我的詩歌創作來源於愛情,起步於愛情詩。
我早熟,也就自然早戀,初中就談戀愛了。
在當時看來那些戀愛都是撕心裂肺的,不過也是非常純潔的。
寫情書、寫情詩是那個年代最流行的。
80、90年代的情詩是寫在秋天的楓葉上,21世紀初的情詩是寫在散發著薰衣草香味的彩紙上。
那一年我嘩嘩就寫了一百多首情詩,後來十幾年所寫的都不及那一年寫的多。
進入高中之後,特別是我燒毀書稿之後,我沒有時間也沒有機會再去寫小說。對於文學的熱愛,對於情感的表達,只能用詩歌來寄託。
後來我的詩歌不在局限於愛情。對人生、對理想的思考同樣占據我的筆端,比如這首《高四》:
影子是一堵牆
我伸了又伸
始終無法越過
牆的黑影跟隨
走不出那心頭淤積
淤積在陽光的季節
等待在牆角蒼老
蒼老在高中的第四年
牆是一個影子
消失在多夢的黑夜
我伸了又伸
沒有影子的季節孤單
那心
誰為保護,為誰痛苦
19年來,我寫過250多首詩歌,排版好了,自己列印裝訂成集《北極光》,也試著投過幾次稿,但始終沒能出版。畢竟汪國真之後中國詩人沒人關注了,中國的詩歌也走向了沒落。詩歌絕對賣不動、火不了。除了自費出版,沒有哪個出版社願意在詩歌上大投入。詩歌就好像是小三,只有男主人喜歡,其他人都不喜歡,想轉正,難!
倒是上大學的時候,我把詩集碼到電腦上,傳到網上,還真有一家圖書公司電話聯繫我,說要出版我的詩集。但是一個月後這家圖書公司變卦了,之後不了了之。

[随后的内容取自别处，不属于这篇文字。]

--- src/hdl/shade_params.svh ---
`ifndef SHADE_PARAMS_SVH
`define SHADE_PARAMS_SVH

// Ray index width, 32 rays in flight.
`define RAY_ID_W 5

// Unsigned Q1.15 channel format.
`define CHAN_W 16
`define FRAC_W 15

// 1.0 in Q1.15.
`define ONE_Q 16'h8000

// Finished-ray FIFO depth, a power of two.
`define DONE_DEPTH 8

`endif

--- src/hdl/color_pkg.sv ---
`default_nettype none

`include "shade_params.svh"

package color_pkg;

  // One unsigned Q1.15 channel.
  typedef logic [`CHAN_W-1:0] chan_t;

  typedef struct packed {
    chan_t red;
    chan_t green;
    chan_t blue;
  } color_t;

  // Store word, accumulated radiance and path throughput.
  typedef struct packed {
    color_t b;
    color_t m;
  } bm_entry_t;

endpackage

`default_nettype wire

--- src/hdl/ray_pkg.sv ---
`default_nettype none

`include "shade_params.svh"

package ray_pkg;

  import color_pkg::*;

  typedef logic [`RAY_ID_W-1:0] ray_id_t;

  typedef enum logic [1:0] {
    OP_INIT   = 2'd0, // Reset entry, no output.
    OP_BOUNCE = 2'd1,
    OP_LAST   = 2'd2  // Final bounce, emits colour.
  } hit_op_t;

  // Input hit record.
  typedef struct packed {
    hit_op_t op;
    ray_id_t ray_id;
    color_t  direct;
    color_t  spec;
  } hit_t;

  // Finished ray.
  typedef struct packed {
    ray_id_t ray_id;
    color_t  color;
  } ray_done_t;

endpackage

`default_nettype wire

--- src/hdl/done_fifo.sv ---
`default_nettype none
`timescale 1ns/1ps

`include "shade_params.svh"

module done_fifo
  import ray_pkg::*;
(
  input  logic                 clk,
  input  logic                 arst_n,
  input  logic                 push,
  input  ray_done_t            push_data,
  output logic                 pop_valid,
  output ray_done_t            pop_data,
  input  logic                 pop_stall,
  output logic [`RAY_ID_W-1:0] free_slots
);

  localparam int PTR_W = $clog2(`DONE_DEPTH);
  localparam int FS_W  = `RAY_ID_W;

  ray_done_t        mem [`DONE_DEPTH];
  logic [PTR_W-1:0] wr_ptr;
  logic [PTR_W-1:0] rd_ptr;
  logic [PTR_W:0]   count;
  logic             pop;

  assign pop_valid  = (count != '0);
  assign pop        = pop_valid & ~pop_stall;
  assign pop_data   = mem[rd_ptr];
  assign free_slots = FS_W'(`DONE_DEPTH - count);

  always_ff @(posedge clk) begin
    if (push) begin
      mem[wr_ptr] <= push_data;
    end
  end

  always_ff @(posedge clk or negedge arst_n) begin
    if (!arst_n) begin
      wr_ptr <= '0;
      rd_ptr <= '0;
      count  <= '0;
    end else begin
      if (push) wr_ptr <= wr_ptr + 1'b1; // Wraps, depth is a power of two.
      if (pop) rd_ptr <= rd_ptr + 1'b1;
      case ({push, pop})
        2'b10:   count <= count + 1'b1;
        2'b01:   count <= count - 1'b1;
        default: count <= count;
      endcase
    end
  end

endmodule

`default_nettype wire

--- config.mk ---
export PLATFORM = sky130hd
export DESIGN_NAME = done_fifo
export DESIGN_NICKNAME = d
export VERILOG_FILES = /design/src/hdl/color_pkg.sv /design/src/hdl/ray_pkg.sv /design/src/hdl/done_fifo.sv
export VERILOG_INCLUDE_DIRS = /design/src /design/src/hdl
export SDC_FILE = /design/constraint.sdc
export NUM_CORES = 1
export LEC_CHECK = 0
export ABC_AREA = 0
export BUFFER_PORTS_ARGS = -buffer_cell sky130_fd_sc_hd__buf_2
export CORE_ASPECT_RATIO = 0.75
export CORE_MARGIN = 2
export CORE_UTILIZATION = 55
export CTS_BUF_LIST = sky130_fd_sc_hd__clkbuf_16
export CTS_CLUSTER_DIAMETER = 60
export CTS_CLUSTER_SIZE = 24
export DETAILED_ROUTE_END_ITERATION = 7
export GPL_TIMING_DRIVEN = 0
export PLACE_DENSITY_LB_ADDON = 0.1
export SYNTH_ARGS = -nofsm -noshare
export SYNTH_HDL_FRONTEND = slang
export SYNTH_SLANG_ARGS = --single-unit
--- constraint.sdc ---
create_clock -name clk -period 10.8 [get_ports clk]
set_input_delay 1.62 -clock clk [delete_from_list [all_inputs] [get_ports clk]]
set_output_delay 1.62 -clock clk [all_outputs]
set_load 0.005 [all_outputs]
==> reports/results.tsv, run 1 <==
stage	metric	value	unit
worst_setup_path	Worst R2R Setup Slack	7.97	ns
outcome	status	completed	
final_layout	Finished Core Util	0.642	
clock_network	post-CTS sizing	0	
detailed_routing	Detail Route Antenna Nets	0	
logic_synthesis	synth warn	0	
place	DPL Wire Length	20300	um
final_layout	share of cells above drive strength 1	0.425	
clock_network	H-tree Lvls	1	
detailed_routing	Vias	7317	
worst_setup_path	CP Launch Type	flip-flop	
logic_synthesis	sequential area share after synthesis	0.785	
worst_setup_path	Worst Path Required	9.18	ns
die	height of the die	154	um
sta	Worst Skew	0.0137	ns
die	Initial Util	0.564	
sta	hold_ws	0.541	ns
worst_setup_path	CP Capture Type	output pin	
detailed_routing	Detailed Routing Iterations Pass 1	5	
worst_setup_path	cells on worst reg2reg path	12	
worst_setup_path	WP buf/inv	3	
worst_setup_path	Max stage delay cell, worst path	clkbuf_1	
logic_synthesis	Synth Instances	676	
logic_synthesis	Mapped Area	16500	um^2
sta	fmax	0.232	GHz
worst_setup_path	critical path cell sequence	clkbuf_1 > clkbuf_1 > mux2_2 > buf_2	
die	die span in x	204	um
sta	Fin. Hold Viols	0	
clock_network	postcts setup bufs	0	
sta	Slew @ Worst Pin	0.814	ns
detailed_routing	Iter 0 DRT Violations	458	
global_route	grt ovf	0	
logic_synthesis	Synth Register Bits	434	
worst_setup_path	Top Family by Delay on Critical Path	buffers and inverters	
logic_synthesis	synth top area cells	edfxtp_1 77%, mux4_2 14%, mux2_2 3.8%	
logic_synthesis	syn_area_per_cell	24.5	um^2
worst_setup_path	reg2reg end	count[2]	
sta	unrepaired setup endpoints after global routing	false	
place	DP Area	18100	um^2
clock_network	number of clock sinks	434	
final_layout	commonest non-fill, non-tap cell in the layout	edfxtp_1	
global_route	vias in the first global route	7788	
global_route	GRT Overall Usage	0.212	
clock_network	worst-case clock buffer depth	3	
final_layout	Finished Layout Cells	1250	
worst_setup_path	CP Class	reg -> out	
sta	fin. max-slew vios	0	
power	Power Dens Cells	253	nW/um^2
sta	Tmin final	4.31	ns
place	Setup WS pre-CTS	7.01	ns
sta	post-route setup slack	6.49	ns
hold_path	Hold Startpoint	count[3]	
detailed_routing	Post-Route WL	32200	um
sta	Worst slew margin	0.457	
sta	final period utilization	0.399	
clock_network	clk_lat worst skew	0.54	ns
power	Max IR drop VDD	128	uV
hold_path	Hold EP	count[3]	
worst_setup_path	Most Frequent Cell on Critical Path	clkbuf_1	
sta	setup TNS	0	ns
logic_synthesis	largest area contributor in the netlist	edfxtp_1	
job	total of max-cap violations	0	
clock_network	CTS hold repair buffers	0	
hold_path	Min-Delay Path Class	reg -> reg	
power	total power	4.76	mW
hold_path	Hold Path Cell Cnt	1	
die	io pins	116	
detailed_routing	DRC	0	
final_layout	commonest cells after routing, fill and taps aside	424 x edfxtp_1, 127 x buf_2, 106 x mux4_2, 56 x mux2_2, 25 x clkbuf_16	
worst_setup_path	Worst EP arrival	2.69	ns
logic_synthesis	post-synthesis cell type count	26	
worst_setup_path	worst r2r src	count[1]	
die	Die ar.	31500	um^2
die	row cnt	54	
final_layout	nets@finish	906	
detailed_routing	DR WL/cell	25.8	um
place	dpl cells	1209	
clock_network	CTS Buf Count	24	
final_layout	design area	18800	um^2
detailed_routing	drt via density	5.85	
global_route	global-route wire length before repair	48500	um
place	input/output buffers	115	
logic_synthesis	Syn Nets	739	
clock_network	CTS Root Cell	clkbuf_16	
clock_network	Worst-path clk slew	0.09	ns
worst_setup_path	Largest stage delay, worst path	0.66	ns
clock_network	CTS tree	done	
global_route	initial antenna violation count	3	
die	Core Area	29300	um^2
place	gpl congestion	0.759	
logic_synthesis	post-synth top area share	0.770	
power	Pleak	6.14	nW
global_route	pin count of the biggest net entering global routing	25	
worst_setup_path	CP max FO	10	
sta	Finish-stage setup viols	0	
final_layout	area growth from synthesis to layout	13.7	%
-- worst register-to-register path: cells and delay by family (launching register included) --
kind / cells / cell delay [ns]
compound gates: 1 / 0.14
xor+xnor: 3 / 0.48
fa+ha+maj: 3 / 0.66
buf+inv: 2 / 0.31
flops: 1 / 0.37
simple gates: 3 / 0.75
-- state kept, by name, indices dropped and copies added (netlist names) --
signal  cells
count       4
mem       424
rd_ptr      3
wr_ptr      3
-- worst max-delay path by stage --
stage	slack, ns	startpoint	depth (start not counted)	to
6_report	6.49	rd_ptr[2]	4	pop_data[26]
5_1_grt	6.37	rd_ptr[1]	6	pop_data[44]
3_5_place_dp	7.01	rd_ptr[2]	4	pop_data[26]
2_1_floorplan	4.94	push	2	mem[0][0]
3_3_place_gp	0.78	push	3	mem[0][24]
4_1_cts	6.40	rd_ptr[2]	4	pop_data[26]
-- cell families after synthesis --
logic type / count (synthesis) / synth area share
flops: 434 / 0.785
compound gates: 5 / 0.00197
buf+inv: 36 / 0.0137
mux: 162 / 0.182
simple gates: 22 / 0.00688
xor+xnor: 11 / 0.00582
fa+ha+maj: 6 / 0.00454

這些年我也不怎麼去寫詩歌了,一年也寫不了兩三首,不是因為創作枯竭了,也不是因為我的視野貧瘠了,而是當下真的沒有多少人願意讀詩歌了。別人寫的我看不懂,我寫的估計別人也看不懂。讀懂一首詩,必須要聯繫創作的環境,必須要理解詩人的創作心情。說來說去詩歌就是一種自己存在於自己世界裡的東西。
沒人看,詩集出版不了,但是我不想讓詩歌沒落。在我寫的小說里,在恰當的情節之處,我都會插入詩歌,一些最能恰當地表達小說中主人公心情的詩歌。越是情深之處,越是動人之處,越是需要詩歌的表達。